The groups $\mathrm{SL}(n) := \mathrm{SL}(n,\mathbb{C})$ and $\mathrm{GL}(n) = \mathrm{GL}(n,\mathbb{C})$ acts on $\mathbb{C}^n$ by multiplication from the left. This induces the diagonal action on $\bigotimes^M \mathbb{C}^n$. Consider two spaces:
- $A = \mathrm{HWV}^{\mathrm{GL}(n)}_{n \times k}\bigotimes^{nk} \mathbb{C}^n$ be the highest weight space of (rectangular) weight $n\times k$ with respect to the group $\mathrm{GL}(n)$.
- $B = \left(\bigotimes^{nk}\mathbb{C}^n\right)^{\mathrm{SL}(n)}$ be the space of $SL(n)$-invariants in the tensor space.
How to prove that $A = B$?
I know constructive proof using Schur-Weyl duality (for both groups).
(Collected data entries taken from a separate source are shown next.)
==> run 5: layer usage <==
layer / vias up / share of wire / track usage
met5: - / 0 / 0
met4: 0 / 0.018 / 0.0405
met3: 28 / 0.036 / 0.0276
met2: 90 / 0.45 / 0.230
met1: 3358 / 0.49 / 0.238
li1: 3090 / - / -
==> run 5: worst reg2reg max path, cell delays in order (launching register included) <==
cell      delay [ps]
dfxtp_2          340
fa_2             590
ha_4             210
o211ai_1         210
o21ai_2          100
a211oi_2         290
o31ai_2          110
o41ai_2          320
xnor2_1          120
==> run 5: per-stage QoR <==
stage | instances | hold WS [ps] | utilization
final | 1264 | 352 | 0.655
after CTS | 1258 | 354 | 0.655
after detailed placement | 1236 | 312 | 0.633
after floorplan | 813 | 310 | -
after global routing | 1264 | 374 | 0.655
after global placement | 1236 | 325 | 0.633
This envolves construction of a spanning sets for each space $A$ and $B$. These spanning sets coincide so the proof follows. But this proof is somewhat indirect and therefore unsatisfactory.
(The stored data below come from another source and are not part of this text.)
Context: an optimization exercise on an open-source flow, tuned for small area, a short achievable clock period and few clock cycles per item. The choices shown serve that exercise and are no tape-out recipe. No functional check of the RTL was part of any run shown here. Power figures rest on the tool's default switching activity, not on a simulated workload.

`flow/flow/run.sh`:
```
#!/bin/bash
# The standard layout, with the timing repair aiming 8.5 ns below the clock period
set -euo pipefail
bash standard.sh SETUP_SLACK_MARGIN=8.5 finish > make_finish.log 2>&1
```
`flow/standard.sh`:
```
#!/bin/bash
# synth_recipe.tcl (not shown) runs the flow's synth.tcl, then flattens the netlist and writes it again
# the make line also repeats each setting of config.mk as NAME=value (left out here)
make -C /OpenROAD-flow-scripts/flow DESIGN_CONFIG=/design/flow/config.mk WORK_HOME=/design/flow/orfs CLKGATE_MAP_FILE= SYNTH_SCRIPT=/design/flow/synth_recipe.tcl "${@:-finish}"
```
`flow/config.mk`:
```
export PLATFORM = sky130hd
export DESIGN_NAME = planar_pose_dead_reckoning_top
export DESIGN_NICKNAME = planar_pose_dead_reckoning_top
export VERILOG_FILES = /design/flow/design.v
export SDC_FILE = /design/flow/constraint.sdc
export NUM_CORES = 4
export LEC_CHECK = 0
export CAP_MARGIN = 20
export CORE_MARGIN = 2
export CORE_UTILIZATION = 55
export SLEW_MARGIN = 20
export TNS_END_PERCENT = 100
```
`flow/constraint.sdc`:
```
create_clock -name core_clock -period 12.5 [get_ports {i_clk}]
set_input_delay 2.5000 -clock core_clock [delete_from_list [all_inputs] [get_ports {i_clk}]]
set_output_delay 2.5000 -clock core_clock [all_outputs]
set_load 0.01 [all_outputs]
```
$SL(n)$ is normal in $GL(n)$ so an irreducible $GL(n)$ representation contains an $SL(n)$-invariant vector iff the whole thing is $SL(n)$-invariant and the representation factors through the determinant map $GL(n) \to GL(n) / SL(n) \cong \mathbb{C}^*$. Irreducible (holomorphic) representations of $\mathbb{C}^*$ are just powers of the standard one, so irreducible representations of $GL(n)$ with $SL(n)$ invariants are just powers of the determinant -- which in terms of weights are exactly these $n \times k$ rectangular ones.